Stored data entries

════════════════════

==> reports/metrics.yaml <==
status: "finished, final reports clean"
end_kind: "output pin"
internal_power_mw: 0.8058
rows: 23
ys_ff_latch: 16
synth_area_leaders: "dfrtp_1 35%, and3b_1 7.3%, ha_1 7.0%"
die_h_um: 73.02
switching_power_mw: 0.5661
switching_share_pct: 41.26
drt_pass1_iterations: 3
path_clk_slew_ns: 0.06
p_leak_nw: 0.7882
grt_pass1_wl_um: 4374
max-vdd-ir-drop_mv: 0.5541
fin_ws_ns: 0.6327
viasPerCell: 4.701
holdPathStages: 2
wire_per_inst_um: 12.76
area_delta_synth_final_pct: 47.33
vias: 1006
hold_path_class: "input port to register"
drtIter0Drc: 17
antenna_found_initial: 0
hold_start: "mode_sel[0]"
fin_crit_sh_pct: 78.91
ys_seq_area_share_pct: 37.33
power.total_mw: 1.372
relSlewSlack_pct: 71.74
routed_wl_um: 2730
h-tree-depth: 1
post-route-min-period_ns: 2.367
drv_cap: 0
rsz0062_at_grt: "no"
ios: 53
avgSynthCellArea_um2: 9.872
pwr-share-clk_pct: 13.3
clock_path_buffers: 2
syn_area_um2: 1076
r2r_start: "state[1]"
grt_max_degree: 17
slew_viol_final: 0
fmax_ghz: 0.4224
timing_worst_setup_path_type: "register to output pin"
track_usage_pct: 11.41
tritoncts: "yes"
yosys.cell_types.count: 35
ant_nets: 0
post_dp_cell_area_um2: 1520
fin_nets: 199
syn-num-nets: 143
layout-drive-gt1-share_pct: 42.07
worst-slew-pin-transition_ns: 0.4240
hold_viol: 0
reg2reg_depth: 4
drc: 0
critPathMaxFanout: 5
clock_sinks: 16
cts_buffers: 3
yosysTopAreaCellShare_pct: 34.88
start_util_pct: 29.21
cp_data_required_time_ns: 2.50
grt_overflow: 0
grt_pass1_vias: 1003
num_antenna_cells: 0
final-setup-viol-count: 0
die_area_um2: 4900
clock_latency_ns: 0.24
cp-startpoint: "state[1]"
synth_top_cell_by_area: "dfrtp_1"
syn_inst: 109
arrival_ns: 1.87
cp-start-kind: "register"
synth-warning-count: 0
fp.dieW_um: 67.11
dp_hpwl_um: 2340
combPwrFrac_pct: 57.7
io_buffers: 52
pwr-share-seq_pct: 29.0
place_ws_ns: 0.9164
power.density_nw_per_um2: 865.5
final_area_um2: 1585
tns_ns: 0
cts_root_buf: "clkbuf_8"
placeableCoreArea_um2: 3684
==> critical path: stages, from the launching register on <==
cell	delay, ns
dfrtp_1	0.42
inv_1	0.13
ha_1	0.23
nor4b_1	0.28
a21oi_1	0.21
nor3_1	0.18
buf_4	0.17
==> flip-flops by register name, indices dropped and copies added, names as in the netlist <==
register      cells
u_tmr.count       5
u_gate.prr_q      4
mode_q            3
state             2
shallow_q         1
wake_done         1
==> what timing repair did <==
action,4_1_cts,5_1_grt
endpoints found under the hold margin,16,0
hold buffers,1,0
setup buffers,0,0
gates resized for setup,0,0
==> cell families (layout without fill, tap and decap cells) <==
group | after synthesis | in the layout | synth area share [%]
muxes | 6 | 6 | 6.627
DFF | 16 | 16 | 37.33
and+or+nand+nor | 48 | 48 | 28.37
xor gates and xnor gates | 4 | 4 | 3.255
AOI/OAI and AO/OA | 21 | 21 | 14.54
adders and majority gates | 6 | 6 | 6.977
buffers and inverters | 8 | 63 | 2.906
File: src/rtl/tdc_ts_pkg.sv
package tdc_ts_pkg;

  // Strobes issued by control to the datapath for the current hit.
  typedef struct packed {
    logic load;   // accept the hit into the output register
    logic drop;   // good hit lost to a stalled output
    logic bad;    // capture without a single clean transition
  } tsStrobe_t;

endpackage

File: src/rtl/tdc_fine_encoder.sv
module tdc_fine_encoder #(
  parameter int N = 128,
  localparam int W = $clog2(N)
) (
  input  logic [N-1:0] tapVec,
  output logic [W-1:0] fineCode,
  output logic         codeOk
);

  logic [N-1:0] edgeVec;

  // One marker per circular 1->0 step along the line.
  for (genvar i = 0; i < N; i++) begin : g_edge
    assign edgeVec[i] = tapVec[i] & ~tapVec[(i + 1) % N];
  end

  // Exactly one marker: non-empty and a power of two.
  assign codeOk = (edgeVec != '0) && ((edgeVec & (edgeVec - 1'b1)) == '0);

  // OR-encode the marker position; exact when codeOk holds.
  always_comb begin
    fineCode = '0;
    for (int i = 0; i < N; i++) begin
      if (edgeVec[i]) fineCode = fineCode | W'(i);
    end
  end

endmodule

File: src/rtl/tdc_ts_datapath.sv
module tdc_ts_datapath
  import tdc_ts_pkg::*;
#(
  parameter int TAPS  = 32,
  parameter int SUBS  = 4,
  parameter int CNT_W = 16,
  localparam int FINE_N = TAPS * SUBS,
  localparam int FINE_W = $clog2(FINE_N),
  localparam int TS_W   = CNT_W + FINE_W
) (
  input  logic              clk,
  input  logic              rstN,
  input  logic [FINE_N-1:0] tapVec,
  input  logic [CNT_W-1:0]  cntRise,
  input  logic [CNT_W-1:0]  cntMid,
  input  tsStrobe_t         strobe,
  output logic              codeOk,
  output logic [TS_W-1:0]   tsData,
  output logic              errFlag,
  output logic              ovfFlag
);

  logic [FINE_W-1:0] fineCode;
  logic [1:0]        quadrant;
  logic [CNT_W-1:0]  coarse;

  tdc_fine_encoder #(.N(FINE_N)) u_enc (
    .tapVec  (tapVec),
    .fineCode(fineCode),
    .codeOk  (codeOk)
  );

  // Take the counter copy whose own transition is a quarter period away.
  assign quadrant = fineCode[FINE_W-1 -: 2];

  always_comb begin
    unique case (quadrant)
      2'd0:    coarse = cntMid;
      2'd3:    coarse = CNT_W'(cntMid - 1'b1);
      default: coarse = cntRise;
    endcase
  end

  always_ff @(posedge clk) begin
    if (!rstN) begin
      tsData  <= '0;
      errFlag <= 1'b0;
      ovfFlag <= 1'b0;
    end else begin
      if (strobe.load) tsData <= {coarse, fineCode};
      errFlag <= strobe.bad;
      ovfFlag <= strobe.drop;
    end
  end


  fine_edge_chk: assert property (@(posedge clk) disable iff (!rstN)
    codeOk |-> (tapVec[fineCode] && !tapVec[FINE_W'(fineCode + 1'b1)]));

endmodule
===== src/rtl/gps_pkg.sv =====
package gps_pkg;

  // Select width for a given probe count (at least one bit).
  function automatic int unsigned sel_width(input int unsigned n);
    return (n <= 2) ? 1 : $clog2(n);
  endfunction

  // Offset of tree level 'lvl' inside a flat node vector, leaves at level 0.
  function automatic int unsigned lvl_off(input int unsigned leaves, input int unsigned lvl);
    return 2 * leaves - 2 * (leaves >> lvl);
  endfunction

  function automatic logic [31:0] bin_to_gray(input logic [31:0] b);
    return b ^ (b >> 1);
  endfunction

  function automatic logic [31:0] gray_to_bin(input logic [31:0] g);
    logic [31:0] b;
    b[31] = g[31];
    for (int i = 30; i >= 0; i--) b[i] = b[i+1] ^ g[i];
    return b;
  endfunction

endpackage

════════════════════

--- PROBLEM TO WORK ON ---
Nothing should be returned except the lines from the first line of the data above through the line with "fin_ws_ns: 0.6327", each one exact.

--- EXPECTED ANSWER ---
==> reports/metrics.yaml <==
status: "finished, final reports clean"
end_kind: "output pin"
internal_power_mw: 0.8058
rows: 23
ys_ff_latch: 16
synth_area_leaders: "dfrtp_1 35%, and3b_1 7.3%, ha_1 7.0%"
die_h_um: 73.02
switching_power_mw: 0.5661
switching_share_pct: 41.26
drt_pass1_iterations: 3
path_clk_slew_ns: 0.06
p_leak_nw: 0.7882
grt_pass1_wl_um: 4374
max-vdd-ir-drop_mv: 0.5541
fin_ws_ns: 0.6327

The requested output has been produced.